全5章からなる本論文のうち第1章は序論であり、線虫C. elegansの化学走性行動について、感覚入力が行動へと出力される仕組みが述べられている。特に塩走性学習に関与する分子、神経回路、さらには行動のメカニズムが幅広く記述されている。次に第2章では、本論文で用いられた実験手法として遺伝学的手法からカルシウムイメージング技術に至るまで多くの方法論が説明されており、論文提出者の幅広い知識が技術的な側面にまで深く及ぶことが読み取れる。

本論文の第3章では、塩走性学習に関与する遺伝子が順遺伝学的手法により多数同定されている。行動変異体スクリーニングと、獲得された各々の変異体が持つ変異の同定について順次述べられており、膨大な探求活動によりイノシトールリン脂質シグナルに関与する遺伝子pitp-1及びplc-1が、塩走性学習の新たな制御因子として同定されたことが記載されている。

第4章ではpitp-1遺伝子の解析について述べられている。pitp-1は動物界で高度に保存されたクラスIIA ホスファチジルイノシトール輸送タンパク質(PITP)ファミリーに属する遺伝子である。本論文ではpitp-1は塩走性学習の必須因子として同定され、ジアシルグリセロール(DAG)経路とPIP3経路の上流因子として、感覚神経のプレシナプス部位で働くという仮説が提唱された。塩走性学習におけるDAGとPIP3の関与は以前から知られていたが、本論文において2つの経路がプレシナプス部位で機能する可能性が間接的に示唆された事は、この分野における大きな進展である。クラスIIA PITPファミリーでは、ショウジョウバエのRdgBについて光受容における機能が古くから知られている。ショウジョウバエの視神経細胞ではRdgBは光シグナル伝達経路上で機能すると考えられてきた。これに対して本論文では、PITP-1が味覚神経のプレシナプス部位に局在し、味覚神経からのシナプス伝達を制御することが示唆された。プレシナプスにおけるクラスIIA PITPの機能はこれまで知られていなかったもので、あらゆる生物種を通じて新しい知見である。

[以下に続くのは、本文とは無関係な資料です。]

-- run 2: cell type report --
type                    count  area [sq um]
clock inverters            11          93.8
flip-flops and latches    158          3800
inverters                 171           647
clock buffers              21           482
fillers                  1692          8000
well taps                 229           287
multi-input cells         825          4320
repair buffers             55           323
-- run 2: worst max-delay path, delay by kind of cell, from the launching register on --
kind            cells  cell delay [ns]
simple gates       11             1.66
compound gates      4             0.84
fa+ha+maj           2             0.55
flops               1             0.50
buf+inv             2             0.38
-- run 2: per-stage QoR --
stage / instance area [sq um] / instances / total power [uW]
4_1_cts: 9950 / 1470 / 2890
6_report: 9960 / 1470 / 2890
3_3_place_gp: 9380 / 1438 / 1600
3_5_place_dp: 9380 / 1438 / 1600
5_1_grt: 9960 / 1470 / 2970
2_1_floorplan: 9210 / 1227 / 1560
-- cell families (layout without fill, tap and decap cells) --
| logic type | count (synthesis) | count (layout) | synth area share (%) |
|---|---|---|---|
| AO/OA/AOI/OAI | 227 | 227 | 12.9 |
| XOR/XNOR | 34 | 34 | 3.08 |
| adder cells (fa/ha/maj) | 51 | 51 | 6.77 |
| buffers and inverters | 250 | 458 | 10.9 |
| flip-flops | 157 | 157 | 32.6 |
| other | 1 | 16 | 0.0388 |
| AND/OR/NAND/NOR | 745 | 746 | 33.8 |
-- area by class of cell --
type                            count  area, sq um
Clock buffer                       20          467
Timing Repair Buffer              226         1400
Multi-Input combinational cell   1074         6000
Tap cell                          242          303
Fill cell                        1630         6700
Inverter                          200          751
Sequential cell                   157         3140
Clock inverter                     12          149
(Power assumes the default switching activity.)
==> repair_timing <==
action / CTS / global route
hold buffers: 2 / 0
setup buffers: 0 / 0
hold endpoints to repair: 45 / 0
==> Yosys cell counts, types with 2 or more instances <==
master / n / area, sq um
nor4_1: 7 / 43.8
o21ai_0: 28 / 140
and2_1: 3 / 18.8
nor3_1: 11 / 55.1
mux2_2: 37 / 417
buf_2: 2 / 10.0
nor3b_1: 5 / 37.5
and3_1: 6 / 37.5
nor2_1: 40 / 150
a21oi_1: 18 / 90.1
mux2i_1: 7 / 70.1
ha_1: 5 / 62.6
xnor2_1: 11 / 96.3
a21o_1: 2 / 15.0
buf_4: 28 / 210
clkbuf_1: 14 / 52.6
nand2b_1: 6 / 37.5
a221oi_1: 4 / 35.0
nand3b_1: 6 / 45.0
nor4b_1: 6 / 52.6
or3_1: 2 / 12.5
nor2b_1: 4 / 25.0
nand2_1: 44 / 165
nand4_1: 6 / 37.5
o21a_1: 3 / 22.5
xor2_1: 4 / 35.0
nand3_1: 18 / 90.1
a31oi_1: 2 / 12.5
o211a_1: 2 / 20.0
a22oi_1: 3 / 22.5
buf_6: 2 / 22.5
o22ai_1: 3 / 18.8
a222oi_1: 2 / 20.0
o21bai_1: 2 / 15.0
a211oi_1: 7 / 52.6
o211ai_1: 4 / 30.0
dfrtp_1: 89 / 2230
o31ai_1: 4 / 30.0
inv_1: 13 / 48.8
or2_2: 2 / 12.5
===== config.mk =====
export PLATFORM = sky130hd
export DESIGN_NAME = twsp_core
export DESIGN_NICKNAME = d
export VERILOG_FILES = /design/src/design/twsp_core.v
export VERILOG_INCLUDE_DIRS = /design/src /design/src/shared
export SDC_FILE = /design/constraint.sdc
export NUM_CORES = 1
export LEC_CHECK = 0
export BUFFER_PORTS_ARGS = -buffer_cell sky130_fd_sc_hd__buf_4
export CAP_MARGIN = 20
export CORE_ASPECT_RATIO = 0.6
export CORE_MARGIN = 4
export CORE_UTILIZATION = 50
export CTS_CLUSTER_SIZE = 24
export DETAILED_ROUTE_END_ITERATION = 7
export PLACE_DENSITY = 0.77
export SLEW_MARGIN = 20
export SYNTH_ARGS = -nofsm -noshare
export SYNTH_HDL_FRONTEND = slang
export SYNTH_SLANG_ARGS = --single-unit

===== constraint.sdc =====
create_clock -name clk_sys_i -period 2 [get_ports clk_sys_i]
set_input_delay 0.4 -clock clk_sys_i [delete_from_list [all_inputs] [get_ports clk_sys_i]]
set_output_delay 0.4 -clock clk_sys_i [all_outputs]
set_load 0.03 [all_outputs]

第5章ではplc-1遺伝子の解析について述べられている。plc-1は、哺乳類のPLCイプシロンに相同な線虫遺伝子である。線虫ではplc-1が産卵行動に必須であることは以前より知られていたが、本論文では既知のplc-1アイソフォームが5'端側にさらに5kb伸びた構造を持つアイソフォームplc-1(L)を新たに同定した。このアイソフォームは感覚神経特異的に発現しており、その変異体は塩走性行動に異常を示すことが観察された。詳細な行動解析の結果、plc-1変異体は塩濃度嗜好性に異常を示すことが明らかになった。これまで線虫の塩走性行動におけるDAG経路の重要性は認識されていたものの、実際のDAG産生に関わるPLC遺伝子の同定は本論文が最初である。したがって第5章の内容は、DAG産生の制御機構を今後解き明かすための基盤として大きな意義を持つ。

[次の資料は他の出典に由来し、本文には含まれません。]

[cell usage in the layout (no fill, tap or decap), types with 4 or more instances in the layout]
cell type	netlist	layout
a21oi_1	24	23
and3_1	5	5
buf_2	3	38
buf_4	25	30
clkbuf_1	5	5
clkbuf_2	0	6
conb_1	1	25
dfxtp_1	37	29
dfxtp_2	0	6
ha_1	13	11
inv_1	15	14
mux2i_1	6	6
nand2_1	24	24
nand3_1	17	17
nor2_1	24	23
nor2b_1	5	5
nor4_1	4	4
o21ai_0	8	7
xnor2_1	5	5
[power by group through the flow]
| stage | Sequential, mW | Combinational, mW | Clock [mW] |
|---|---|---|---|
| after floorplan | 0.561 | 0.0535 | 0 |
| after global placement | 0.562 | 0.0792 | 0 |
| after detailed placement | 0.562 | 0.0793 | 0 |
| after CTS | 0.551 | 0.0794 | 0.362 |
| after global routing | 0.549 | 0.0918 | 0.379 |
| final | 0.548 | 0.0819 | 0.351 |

以上、本論文はpitp-1とplc-1を同定し、線虫の行動可塑性におけるイノシトールリン脂質シグナル伝達経路の重要性を明らかにしたものである。本審査委員会では、この2つの遺伝子の解析において、遺伝学的手法とカルシウムイメージングを縦横に駆使することで、感覚神経のプレシナプス部位が行動可塑性の重要な制御部位であるという示唆を与えた一連の研究成果は極めて意義深いものであると評価した。

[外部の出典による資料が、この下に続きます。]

===== config.mk =====
export PLATFORM = sky130hd
export DESIGN_NAME = usdp_shadow_port
export DESIGN_NICKNAME = d
export VERILOG_FILES = /design/src/usdp_pkg.sv /design/src/usdp_shadow_port.sv
export SDC_FILE = /design/constraint.sdc
export NUM_CORES = 1
export LEC_CHECK = 0
export BUFFER_PORTS_ARGS = -buffer_cell sky130_fd_sc_hd__buf_2
export CORE_MARGIN = 1
export CORE_UTILIZATION = 55
export DETAILED_ROUTE_END_ITERATION = 8
export GPL_ROUTABILITY_DRIVEN = 0
export PLACE_DENSITY = 0.86
export SYNTH_ARGS = -nofsm -noshare
export SYNTH_HDL_FRONTEND = slang
export SYNTH_SLANG_ARGS = --single-unit

===== constraint.sdc =====
create_clock -name sys_clk -period 8.51 [get_ports sys_clk]
set_input_delay 0 -clock sys_clk [delete_from_list [all_inputs] [get_ports sys_clk]]
set_output_delay 0 -clock sys_clk [all_outputs]
set_load 0.01 [all_outputs]

===== src/usdp_pkg.sv =====
/*
 * Constants for the shadow data-port block: register offsets, field
 * positions, reset values and FIFO sizing.
 * Assumes a 32-bit classic Wishbone slave with byte addresses.
 */
package usdp_pkg;
    // Shadow alias window: sixteen word-spaced locations
    localparam logic [31:0] ALIAS_BASE     = 32'h50001030;
    localparam logic [31:0] ALIAS_12_ADDR  = 32'h50001060;
    localparam logic [31:0] ALIAS_13_ADDR  = 32'h50001064;
    localparam int          ALIAS_COUNT    = 16;
    localparam logic [31:0] ALIAS_SPAN     = 32'h00000040;
    // Control, status and interrupt registers
    localparam logic [31:0] FIFO_CTRL_ADDR = 32'h50001100;
    localparam logic [31:0] LINE_STAT_ADDR = 32'h50001104;
    localparam logic [31:0] IRQ_STAT_ADDR  = 32'h50001108;
    localparam logic [31:0] IRQ_MASK_ADDR  = 32'h5000110C;
    localparam logic [31:0] RX_IN_ADDR     = 32'h50001110;
    localparam logic [31:0] TX_POP_ADDR    = 32'h50001114;
    // Field positions
    localparam int FCR_FIFO_EN_BIT  = 0;
    localparam int FCR_IR_MODE_BIT  = 1;
    localparam int LSR_DR_BIT       = 0;
    localparam int LSR_OE_BIT       = 1;
    localparam int LSR_TX_HOLDING_EMPTY_FLAG_BIT     = 5;
    localparam int IRQ_OVERRUN_BIT  = 0;
    localparam int IRQ_RX_BIT       = 1;
    localparam int IRQ_TXE_BIT      = 2;
    localparam int IRQ_WIDTH        = 3;
    // Sizes and reset values
    localparam int          FIFO_DEPTH   = 16;
    localparam int          PTR_W        = 4;
    localparam int          CNT_W        = 5;
    localparam logic [7:0]  DATA_RESET   = 8'h00;
    localparam logic [15:0] ALIAS_RESET  = 16'h0000;
    localparam logic [31:0] ZERO_WORD    = 32'h00000000;
endpackage


===== src/usdp_shadow_port.sv =====
/*
 * Shadow data-port of an asynchronous serial port, with its receive and
 * transmit storage, line status, overrun reporting and interrupt.
 * Assumes a classic Wishbone master on sys_clk and a receiver/transmitter
 * shifter outside that presents received bytes and drains bytes to send.
 * Limitations: FIFO depth is fixed at sixteen; a full transmit FIFO
 * drops writes instead of stalling the bus, so software must watch
 * transmit-holding-empty. Reading an empty alias returns the stale head.
 * Baud timing, line control and the serial shifter itself live outside.
 */
// Notes on behaviour
// Receive buffer and transmit holding register appear at sixteen word-spaced aliases.
// Alias reads return the received byte in bits 7:0, plain or infrared.
// Software trusts the received byte only while data-ready is set.
// FIFOs off: a new byte overwrites an unread one and raises overrun.
// FIFOs on: alias reads return the head of the receive FIFO.
// Receive FIFO full: keep contents, drop the new byte, raise overrun.
// Alias writes queue a byte for the serial or inverted infrared output.
// Software writes transmit data only while transmit-holding-empty is set.
// FIFOs off: one written byte clears transmit-holding-empty.
// FIFOs off: further writes before empty returns overwrite pending data.
// FIFOs on: sixteen bytes are accepted before the transmit FIFO is full.
// Writes to a full transmit FIFO are dropped, contents unchanged.
// Alias bits 15:8 read zero and ignore writes.
`timescale 1ns/1ns
module usdp_shadow_port (
    // Clock and reset
    input  wire logic        sys_clk,
    input  wire logic        rst_b,
    // Wishbone slave
    input  wire logic        wb_cyc_i,
    input  wire logic        wb_stb_i,
    input  wire logic        wb_we_i,
    input  wire logic [31:0] wb_adr_i,
    input  wire logic [3:0]  wb_sel_i,
    input  wire logic [31:0] wb_dat_i,
    output logic      [31:0] wb_dat_o,
    output logic             wb_ack_o,
    output logic             wb_err_o,
    // Receive side from the shifter
    input  wire logic        rx_valid,
    input  wire logic [7:0]  rx_byte,
    // Transmit side to the shifter
    input  wire logic        tx_pop,
    output logic      [7:0]  tx_byte,
    output logic             tx_avail,
    output logic             ir_mode,
    // Interrupt
    output logic             irq
);
    // Storage arrays
    logic [7:0] rx_mem [usdp_pkg::FIFO_DEPTH];
    logic [7:0] tx_mem [usdp_pkg::FIFO_DEPTH];

    // Receive FIFO pointers and fill count
    logic [usdp_pkg::PTR_W-1:0]     rx_rd_reg;
    logic [usdp_pkg::PTR_W-1:0]     rx_wr_reg;
    logic [usdp_pkg::CNT_W-1:0]     rx_cnt_reg;
    logic [usdp_pkg::CNT_W-1:0]     rx_cnt_next;
    // Transmit FIFO pointers and fill count
    logic [usdp_pkg::PTR_W-1:0]     tx_rd_reg;
    logic [usdp_pkg::PTR_W-1:0]     tx_wr_reg;
    logic [usdp_pkg::CNT_W-1:0]     tx_cnt_reg;
    logic [usdp_pkg::CNT_W-1:0]     tx_cnt_next;
    // Pointer next values, one step ahead of each pointer
    logic [usdp_pkg::PTR_W-1:0]     rx_rd_next;
    logic [usdp_pkg::PTR_W-1:0]     rx_wr_next;
    logic [usdp_pkg::PTR_W-1:0]     tx_rd_next;
    logic [usdp_pkg::PTR_W-1:0]     tx_wr_next;
    // Single-byte holding used with FIFOs off
    logic [7:0]                     rx_buffer_reg;
    logic [7:0]                     tx_holding_reg;
    logic                           rx_full_flag_reg;
    logic                           tx_full_flag_reg;
    // Control, line status and interrupt state
    logic [1:0]                     fifo_control_reg;
    logic                           overrun_reg;
    logic [usdp_pkg::IRQ_WIDTH-1:0] irq_stat_reg;
    logic [usdp_pkg::IRQ_WIDTH-1:0] irq_mask_reg;
    logic [usdp_pkg::IRQ_WIDTH-1:0] irq_stat_next;
    // Registered bus answer
    logic                           ack_reg;
    logic                           err_reg;
    logic [31:0]                    dat_reg;

    // Address decode
    function automatic logic is_alias(input logic [31:0] a);
        return (a >= usdp_pkg::ALIAS_BASE) &&
               (a < usdp_pkg::ALIAS_BASE + usdp_pkg::ALIAS_SPAN) && (a[1:0] == 2'h0);
    endfunction

    // Pointer step, wrapping naturally at the power-of-two depth
    function automatic logic [usdp_pkg::PTR_W-1:0] next_ptr(
        input logic [usdp_pkg::PTR_W-1:0] p);
        return p + usdp_pkg::PTR_W'(1);
    endfunction

    // FIFO full test on a fill count
    function automatic logic cnt_full(input logic [usdp_pkg::CNT_W-1:0] c);
        return c == usdp_pkg::CNT_W'(usdp_pkg::FIFO_DEPTH);
    endfunction

    wire req         = wb_cyc_i && wb_stb_i && !ack_reg && !err_reg;
    wire hit_alias   = is_alias(wb_adr_i);
    wire hit_fcr     = wb_adr_i == usdp_pkg::FIFO_CTRL_ADDR;
    wire hit_lsr     = wb_adr_i == usdp_pkg::LINE_STAT_ADDR;
    wire hit_ist     = wb_adr_i == usdp_pkg::IRQ_STAT_ADDR;
    wire hit_imk     = wb_adr_i == usdp_pkg::IRQ_MASK_ADDR;
    wire hit_any     = hit_alias || hit_fcr || hit_lsr || hit_ist || hit_imk;
    wire wr_alias    = req && wb_we_i && hit_alias && wb_sel_i[0];
    wire rd_alias    = req && !wb_we_i && hit_alias;
    wire rd_lsr      = req && !wb_we_i && hit_lsr;
    wire fifo_en     = fifo_control_reg[usdp_pkg::FCR_FIFO_EN_BIT];
    // Register write strobes; only byte lane 0 carries writable bits
    wire wr_fcr      = req && wb_we_i && hit_fcr && wb_sel_i[0];
    wire wr_imk      = req && wb_we_i && hit_imk && wb_sel_i[0];
    wire wr_ist      = req && wb_we_i && hit_ist && wb_sel_i[0];

    // Status flags seen by software
    wire data_ready_flag       = fifo_en ? (rx_cnt_reg != '0) : rx_full_flag_reg;
    wire tx_holding_empty_flag = fifo_en ? (tx_cnt_reg == '0) : !tx_full_flag_reg;
    // Line status byte: ready in bit 0, overrun in bit 1, empty in bit 5
    wire [7:0] line_status_reg = {2'h0, tx_holding_empty_flag, 3'h0, overrun_reg,
                                  data_ready_flag};

    // Receive events
    wire rx_fifo_full = cnt_full(rx_cnt_reg);
    wire rx_pop       = rd_alias && data_ready_flag;
    wire rx_push      = rx_valid && fifo_en && (!rx_fifo_full || rx_pop);
    wire rx_over      = rx_valid && (fifo_en ? (rx_fifo_full && !rx_pop)
                                             : (rx_full_flag_reg && !rx_pop));
    wire [7:0] rx_head = fifo_en ? rx_mem[rx_rd_reg] : rx_buffer_reg;

    // Transmit events; a full FIFO drops writes rather than stalling the bus
    wire tx_fifo_full = cnt_full(tx_cnt_reg);
    wire tx_push      = wr_alias && fifo_en && !tx_fifo_full;
    wire tx_take      = tx_pop && tx_avail;
    wire tx_fpop      = tx_take && fifo_en;

    // Transmit side outputs towards the shifter
    assign tx_avail = fifo_en ? (tx_cnt_reg != '0) : tx_full_flag_reg;
    assign ir_mode  = fifo_control_reg[usdp_pkg::FCR_IR_MODE_BIT];
    assign tx_byte  = fifo_en ? tx_mem[tx_rd_reg] : tx_holding_reg;

    // Fill counts move by one push and one pop per cycle
    assign rx_cnt_next = rx_cnt_reg + usdp_pkg::CNT_W'(rx_push)
                         - usdp_pkg::CNT_W'(rx_pop && fifo_en);
    assign tx_cnt_next = tx_cnt_reg + usdp_pkg::CNT_W'(tx_push)
                         - usdp_pkg::CNT_W'(tx_fpop);

    // Pointer next values
    assign rx_rd_next = next_ptr(rx_rd_reg);
    assign rx_wr_next = next_ptr(rx_wr_reg);
    assign tx_rd_next = next_ptr(tx_rd_reg);
    assign tx_wr_next = next_ptr(tx_wr_reg);

    // Interrupt sources; set wins over a write-one clear
    wire [usdp_pkg::IRQ_WIDTH-1:0] irq_set = {tx_take, rx_valid, rx_over};
    wire [usdp_pkg::IRQ_WIDTH-1:0] irq_clr =
        wr_ist ? wb_dat_i[usdp_pkg::IRQ_WIDTH-1:0] : '0;
    assign irq_stat_next = (irq_stat_reg & ~irq_clr) | irq_set;
    // Level interrupt from unmasked sticky bits
    assign irq           = |(irq_stat_reg & irq_mask_reg);

    // Read words per register; the alias upper byte stays zero
    wire [31:0] alias_word = {24'h0, rx_head};
    wire [31:0] fcr_word   = {30'h0, fifo_control_reg};
    wire [31:0] lsr_word   = {24'h0, line_status_reg};
    wire [31:0] ist_word   = {29'h0, irq_stat_reg};
    wire [31:0] imk_word   = {29'h0, irq_mask_reg};
    // Read data selection
    wire [31:0] rd_data =
        hit_alias ? alias_word :
        hit_fcr   ? fcr_word :
        hit_lsr   ? lsr_word :
        hit_ist   ? ist_word :
        hit_imk   ? imk_word : usdp_pkg::ZERO_WORD;

    // Bus answer one cycle after the request
    always_ff @(posedge sys_clk) begin
        if (!rst_b) begin
            ack_reg <= 1'b0;
        end else begin
            ack_reg <= req && hit_any;
        end
    end

    // Unmapped or unaligned addresses get err and have no effect
    always_ff @(posedge sys_clk) begin
        if (!rst_b) begin
            err_reg <= 1'b0;
        end else begin
            err_reg <= req && !hit_any;
        end
    end

    // Read data stands only in the answer cycle, zero otherwise
    always_ff @(posedge sys_clk) begin
        if (!rst_b) begin
            dat_reg <= usdp_pkg::ZERO_WORD;
        end else begin
            dat_reg <= req ? rd_data : usdp_pkg::ZERO_WORD;
        end
    end
    assign wb_ack_o = ack_reg;
    assign wb_err_o = err_reg;
    assign wb_dat_o = dat_reg;

    // FIFO enable and infrared mode control
    always_ff @(posedge sys_clk) begin
        if (!rst_b) begin
            fifo_control_reg <= 2'h0;
        end else if (wr_fcr) begin
            fifo_control_reg <= wb_dat_i[1:0];
        end
    end

    // Interrupt mask, one enable per status bit
    always_ff @(posedge sys_clk) begin
        if (!rst_b) begin
            irq_mask_reg <= '0;
        end else if (wr_imk) begin
            irq_mask_reg <= wb_dat_i[usdp_pkg::IRQ_WIDTH-1:0];
        end
    end

    // Sticky interrupt status
    always_ff @(posedge sys_clk) begin
        if (!rst_b) begin
            irq_stat_reg <= '0;
        end else begin
            irq_stat_reg <= irq_stat_next;
        end
    end

    // Overrun flag clears on a line status read; a new overrun wins
    always_ff @(posedge sys_clk) begin
        if (!rst_b)
            overrun_reg <= 1'b0;
        else if (rx_over)
            overrun_reg <= 1'b1;
        else if (rd_lsr)
            overrun_reg <= 1'b0;
    end

    // Single receive buffer used with FIFOs off; a new byte overwrites
    always_ff @(posedge sys_clk) begin
        if (!rst_b) begin
            rx_buffer_reg <= usdp_pkg::DATA_RESET;
        end else if (!fifo_en && rx_valid) begin
            rx_buffer_reg <= rx_byte;
        end
    end

    // Data ready of the single buffer; an arriving byte wins over a read
    always_ff @(posedge sys_clk) begin
        if (!rst_b || fifo_en) begin
            rx_full_flag_reg <= 1'b0;
        end else if (rx_valid) begin
            rx_full_flag_reg <= 1'b1;
        end else if (rx_pop) begin
            rx_full_flag_reg <= 1'b0;
        end
    end

    // Single transmit holding register used with FIFOs off
    always_ff @(posedge sys_clk) begin
        if (!rst_b) begin
            tx_holding_reg <= usdp_pkg::DATA_RESET;
        end else if (!fifo_en && wr_alias) begin
            tx_holding_reg <= wb_dat_i[7:0];
        end
    end

    // Holding-full flag; a write wins over a shifter take in one cycle
    always_ff @(posedge sys_clk) begin
        if (!rst_b || fifo_en) begin
            tx_full_flag_reg <= 1'b0;
        end else if (wr_alias) begin
            tx_full_flag_reg <= 1'b1;
        end else if (tx_take) begin
            tx_full_flag_reg <= 1'b0;
        end
    end

    // Receive FIFO fill count; turning FIFOs off flushes it
    always_ff @(posedge sys_clk) begin
        if (!rst_b || !fifo_en) begin
            rx_cnt_reg <= '0;
        end else begin
            rx_cnt_reg <= rx_cnt_next;
        end
    end

    // Receive FIFO write pointer
    always_ff @(posedge sys_clk) begin
        if (!rst_b || !fifo_en) begin
            rx_wr_reg <= '0;
        end else if (rx_push) begin
            rx_wr_reg <= rx_wr_next;
        end
    end

    // Receive FIFO read pointer, advanced by an alias read
    always_ff @(posedge sys_clk) begin
        if (!rst_b || !fifo_en) begin
            rx_rd_reg <= '0;
        end else if (rx_pop) begin
            rx_rd_reg <= rx_rd_next;
        end
    end

    // Receive storage; no reset, as only counted entries are read
    always_ff @(posedge sys_clk) begin
        if (rx_push)
            rx_mem[rx_wr_reg] <= rx_byte;
    end

    // Transmit FIFO fill count; turning FIFOs off flushes it
    always_ff @(posedge sys_clk) begin
        if (!rst_b || !fifo_en) begin
            tx_cnt_reg <= '0;
        end else begin
            tx_cnt_reg <= tx_cnt_next;
        end
    end

    // Transmit FIFO write pointer
    always_ff @(posedge sys_clk) begin
        if (!rst_b || !fifo_en) begin
            tx_wr_reg <= '0;
        end else if (tx_push) begin
            tx_wr_reg <= tx_wr_next;
        end
    end

    // Transmit FIFO read pointer, advanced by a shifter take
    always_ff @(posedge sys_clk) begin
        if (!rst_b || !fifo_en) begin
            tx_rd_reg <= '0;
        end else if (tx_fpop) begin
            tx_rd_reg <= tx_rd_next;
        end
    end

    // Transmit storage; no reset, as only counted entries are sent
    always_ff @(posedge sys_clk) begin
        if (tx_push)
            tx_mem[tx_wr_reg] <= wb_dat_i[7:0];
    end
endmodule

なお、本論文第4章は、小田茂和氏・國友博文氏・飯野雄一氏との共同研究であるが、論文提出者が主体となって分析及び検証を行ったもので、論文提出者の寄与が十分であると判断する。第4章の内容からなる論文は、権威ある米科学誌Proceedings of the National Academy of Sciences of the United States of America (PNAS)に投稿され受理されている。

したがって、博士(理学)の学位を授与できると認める。